In 1993 Colonel Jorgensen was diagnosed with cancer, and he passed away on November 12, 1996. Before his death he and Ms. Jorgensen moved to California, where they lived in the house next door to Jerry Lou.
On January 29, 1997, Mr. Arntson wrote to Ms. Jorgensen regarding Colonel Jorgensen's estate tax return and her own estate planning. Mr. Arntson recommended that Colonel Jorgensen's *79 estate claim a 35-percent discount on his interest in JMA-I. The estate's interest in JMA-I passed into Colonel Jorgensen's family trust. The family trust was funded with $ 600,000 of assets including JMA-I interests valued using minority interest and lack of marketability discounts. All amounts over $ 600,000 went to Ms. Jorgensen. Mr. Arntson also recommended that Ms. Jorgensen transfer her brokerage accounts to JMA-I. He explained: Hopefully, this will allow your estate to qualify for the discount available to ownership of interests in limited partnerships and at the same time, facilitate your being able to make annual gifts to your children and grandchildren. This is important if you wish to reduce the amount of your own estate which will be subject to estate taxes.

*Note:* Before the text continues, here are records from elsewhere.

--- src/rtl/id_operand_stage_if.sv ---
// ID/EX pipeline bus: registered operands and control flowing into EX,
// with EX's allowin travelling back. The ID stage drives the master side.
interface id_operand_stage_if #(
    parameter int CTRL_W = 64
);
    logic              es_valid;
    logic [31:0]       es_pc;
    logic [31:0]       es_src1;
    logic [31:0]       es_src2;
    logic [CTRL_W-1:0] es_ctrl;
    logic              ex_out_allowin;

    modport master (
        output es_valid,
        output es_pc,
        output es_src1,
        output es_src2,
        output es_ctrl,
        input  ex_out_allowin
    );

    modport slave (
        input  es_valid,
        input  es_pc,
        input  es_src1,
        input  es_src2,
        input  es_ctrl,
        output ex_out_allowin
    );
endinterface

--- src/rtl/id_operand_stage.sv ---
// ID operand select + load-use/RAW interlock + ID/EX register.
// Build macro ID_BYPASS_EN enables EX/MEM/WB forwarding; without it operands always come from the regfile.
module id_operand_stage #(
    parameter int CTRL_W = 64
) (
    input  logic              clk,
    input  logic              reset,
    input  logic              ds_valid,
    input  logic [31:0]       ds_pc,
    input  logic [CTRL_W-1:0] ds_ctrl,
    input  logic              rj_used,
    input  logic              rk_used,
    input  logic [1:0]        rj_redirect,
    input  logic [1:0]        rk_redirect,
    input  logic [31:0]       rf_rdata1,
    input  logic [31:0]       rf_rdata2,
    input  logic [31:0]       ex_result,
    input  logic [31:0]       mem_result,
    input  logic [31:0]       wb_result,
    input  logic              ex_is_load,
    input  logic              br_flush,
    output logic              ds_allowin,
    output logic              ds_stall,
    id_operand_stage_if.master es_bus
);

    logic              es_valid_reg;
    logic [31:0]       es_pc_reg;
    logic [31:0]       es_src1_reg;
    logic [31:0]       es_src2_reg;
    logic [CTRL_W-1:0] es_ctrl_reg;

    logic [1:0][31:0]  rf_rdata;
    logic [1:0][1:0]   redirect;
    logic [1:0]        used;
    logic [1:0][31:0]  src_sel;
    logic [1:0]        src_hazard;

    logic hazard;
    logic ds_ready_go;
    logic es_allowin;
    logic ds_to_es_valid;

    assign rf_rdata = {rf_rdata2, rf_rdata1};
    assign redirect = {rk_redirect, rj_redirect};
    assign used     = {rk_used, rj_used};

    genvar gi;
    generate
        for (gi = 0; gi < 2; gi++) begin : g_src
`ifdef ID_BYPASS_EN
            logic [31:0] cand [4];
            assign cand[0] = rf_rdata[gi];
            assign cand[1] = ex_result;
            assign cand[2] = mem_result;
            assign cand[3] = wb_result;
            assign src_sel[gi]    = cand[redirect[gi]];
            // Only an EX-stage load cannot be forwarded yet; MEM/WB values are ready.
            assign src_hazard[gi] = used[gi] & (redirect[gi] == 2'b01);
`else
            assign src_sel[gi]    = rf_rdata[gi];
            assign src_hazard[gi] = used[gi] & (redirect[gi] != 2'b00);
`endif
        end
    endgenerate

`ifdef ID_BYPASS_EN
    // es_valid gating lets the bubble cycle clear a stale ex_is_load.
    assign hazard = es_valid_reg & ex_is_load & (|src_hazard);
`else
    logic unused_bypass;
    assign unused_bypass = ^{ex_result, mem_result, wb_result, ex_is_load};
    assign hazard = |src_hazard;
`endif

    assign ds_ready_go    = ~hazard;
    assign ds_stall       = ds_valid & hazard;
    assign es_allowin     = ~es_valid_reg | es_bus.ex_out_allowin;
    assign ds_allowin     = br_flush | ~ds_valid | (ds_ready_go & es_allowin);
    assign ds_to_es_valid = ds_valid & ds_ready_go & ~br_flush;

    always_ff @(posedge clk) begin
        if (reset) begin
            es_valid_reg <= 1'b0;
            es_pc_reg    <= 32'd0;
            es_src1_reg  <= 32'd0;
            es_src2_reg  <= 32'd0;
            es_ctrl_reg  <= '0;
        end else begin
            if (es_allowin) begin
                es_valid_reg <= ds_to_es_valid;
            end
            // Payload holds across bubbles so EX sees stable (but invalid) data.
            if (es_allowin & ds_to_es_valid) begin
                es_pc_reg   <= ds_pc;
                es_src1_reg <= src_sel[0];
                es_src2_reg <= src_sel[1];
                es_ctrl_reg <= ds_ctrl;
            end
        end
    end

    assign es_bus.es_valid = es_valid_reg;
    assign es_bus.es_pc    = es_pc_reg;
    assign es_bus.es_src1  = es_src1_reg;
    assign es_bus.es_src2  = es_src2_reg;
    assign es_bus.es_ctrl  = es_ctrl_reg;

endmodule

--- src/flat_wrapper.sv ---
// flat-port wrapper written by rule: the top's interface ports become plain ports
module id_operand_stage_flat 
#(
    parameter int CTRL_W = 64
)
  (clk, reset, ds_valid, ds_pc, ds_ctrl, rj_used, rk_used, rj_redirect, rk_redirect, rf_rdata1, rf_rdata2, ex_result, mem_result, wb_result, ex_is_load, br_flush, ds_allowin, ds_stall, es_bus_es_valid, es_bus_es_pc, es_bus_es_src1, es_bus_es_src2, es_bus_es_ctrl, es_bus_ex_out_allowin);
  id_operand_stage_if #(.CTRL_W(CTRL_W)) es_bus_i ();
  input  logic clk;
  input  logic reset;
  input  logic ds_valid;
  input  logic [31:0] ds_pc;
  input  logic [CTRL_W-1:0] ds_ctrl;
  input  logic rj_used;
  input  logic rk_used;
  input  logic [1:0] rj_redirect;
  input  logic [1:0] rk_redirect;
  input  logic [31:0] rf_rdata1;
  input  logic [31:0] rf_rdata2;
  input  logic [31:0] ex_result;
  input  logic [31:0] mem_result;
  input  logic [31:0] wb_result;
  input  logic ex_is_load;
  input  logic br_flush;
  output logic ds_allowin;
  output logic ds_stall;
  output wire logic [$bits(es_bus_i.es_valid)-1:0] es_bus_es_valid;
  output wire logic [$bits(es_bus_i.es_pc)-1:0] es_bus_es_pc;
  output wire logic [$bits(es_bus_i.es_src1)-1:0] es_bus_es_src1;
  output wire logic [$bits(es_bus_i.es_src2)-1:0] es_bus_es_src2;
  output wire logic [$bits(es_bus_i.es_ctrl)-1:0] es_bus_es_ctrl;
  input wire logic [$bits(es_bus_i.ex_out_allowin)-1:0] es_bus_ex_out_allowin;
  assign es_bus_es_valid = es_bus_i.es_valid;
  assign es_bus_es_pc = es_bus_i.es_pc;
  assign es_bus_es_src1 = es_bus_i.es_src1;
  assign es_bus_es_src2 = es_bus_i.es_src2;
  assign es_bus_es_ctrl = es_bus_i.es_ctrl;
  assign es_bus_i.ex_out_allowin = es_bus_ex_out_allowin;
  id_operand_stage #(.CTRL_W(CTRL_W)) u_core (.clk(clk), .reset(reset), .ds_valid(ds_valid), .ds_pc(ds_pc), .ds_ctrl(ds_ctrl), .rj_used(rj_used), .rk_used(rk_used), .rj_redirect(rj_redirect), .rk_redirect(rk_redirect), .rf_rdata1(rf_rdata1), .rf_rdata2(rf_rdata2), .ex_result(ex_result), .mem_result(mem_result), .wb_result(wb_result), .ex_is_load(ex_is_load), .br_flush(br_flush), .ds_allowin(ds_allowin), .ds_stall(ds_stall), .es_bus(es_bus_i));
endmodule
--- config.mk ---
export PLATFORM = sky130hd
export DESIGN_NAME = id_operand_stage_flat
export DESIGN_NICKNAME = d
export VERILOG_FILES = /design/src/rtl/id_operand_stage_if.sv /design/src/rtl/id_operand_stage.sv /design/src/flat_wrapper.sv
export SDC_FILE = /design/constraint.sdc
export NUM_CORES = 1
export LEC_CHECK = 0
export ABC_CLOCK_PERIOD_IN_PS = 3300
export BUFFER_PORTS_ARGS = -buffer_cell sky130_fd_sc_hd__buf_2
export CORE_AREA = 4 4 167 169
export CTS_BUF_LIST = sky130_fd_sc_hd__clkbuf_4 sky130_fd_sc_hd__clkbuf_8 sky130_fd_sc_hd__clkbuf_16
export DETAILED_ROUTE_END_ITERATION = 6
export DIE_AREA = 0 0 171 173
export GPL_TIMING_DRIVEN = 0
export PLACE_DENSITY = 0.57
export REMOVE_ABC_BUFFERS = 1
export SLEW_MARGIN = 20
export SYNTH_ARGS = -nofsm -noshare
export SYNTH_HDL_FRONTEND = slang
export SYNTH_SLANG_ARGS = --single-unit
--- constraint.sdc ---
create_clock -name clk -period 3.3 [get_ports clk]
set_clock_uncertainty 0.1 [all_clocks]
set_input_delay 0.66 -clock clk [delete_from_list [all_inputs] [get_ports clk]]
set_output_delay 0.66 -clock clk [all_outputs]
set_load 0.02 [all_outputs]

Mr. Arntson also wrote to Ms. Jorgensen on January 30, 1997. He again recommended that Ms. Jorgensen transfer her and Colonel Jorgensen's estate's brokerage accounts to JMA-I. The reason for doing this is so that hopefully your limited partnership interest in JMA partnership will qualify for the 35% discount. Instead of your estate having a value in various securities of about $ 1,934,213.00 it would be about $ 1,257,238.00. *80 The difference of $ 676,975.00 would result in a potential savings in estate taxes to the beneficiaries of your estate of $ 338,487.50. Obviously, no one can guarantee that the IRS will agree to a discount of 35%, however, even if IRS agreed to only a discount of 15%, the savings to your children would be $ 145,066.00, and there can be no discount if the securities owned by you continue to be held directly by you.
Although Mr. Arntson wrote to Ms. Jorgensen, he did not personally meet with her to discuss additional contributions to JMA-I. Instead, all planning discussions were among Mr. Arntson, Jerry Lou, Jerry Lou's husband, and Gerald. On the basis of these discussions, they decided to form JMA-II. On May 19, 1997, Mr. Arntson wrote to Ms. Jorgensen regarding the formation of JMA-II. He explained: To a certain extent we are trying to reorganize your assets and those of Colonel Jorgensen into two different groups -- one grouping Jorgensen Management Associates Two (JMA2) will hold basically
JMA-II was formed on July 1, 1997, when Ms. Jorgensen's children filed a certificate of limited partnership interest with the Commonwealth of Virginia. On July 28, 1997, Ms. Jorgensen contributed $ 1,861,116 in marketable securities to JMA-II in exchange for her initial partnership interest. In August 1997 she contributed $ 22,019 to JMA-II, consisting of marketable securities, money market funds, and cash. Also in August 1997, in her role as executrix of Colonel Jorgensen's estate, Ms. Jorgensen contributed $ 718,530 from his brokerage account, consisting of marketable securities, money market funds, and cash. Of the contribution, $ 190,254 was attributable to Ms. Jorgensen as it was Ms. Jorgensen's marital bequest from Colonel Jorgensen. After these contributions were completed, Ms. Jorgensen held a 79.6947-percent interest in JMA-II, and Colonel Jorgensen's estate held a 20.3053-percent interest. The children and grandchildren did not contribute to JMA-II. But Gerald and Jerry Lou were general partners, and Gerald, Jerry Lou, and the grandchildren were listed as limited partners in JMA-II's partnership agreement.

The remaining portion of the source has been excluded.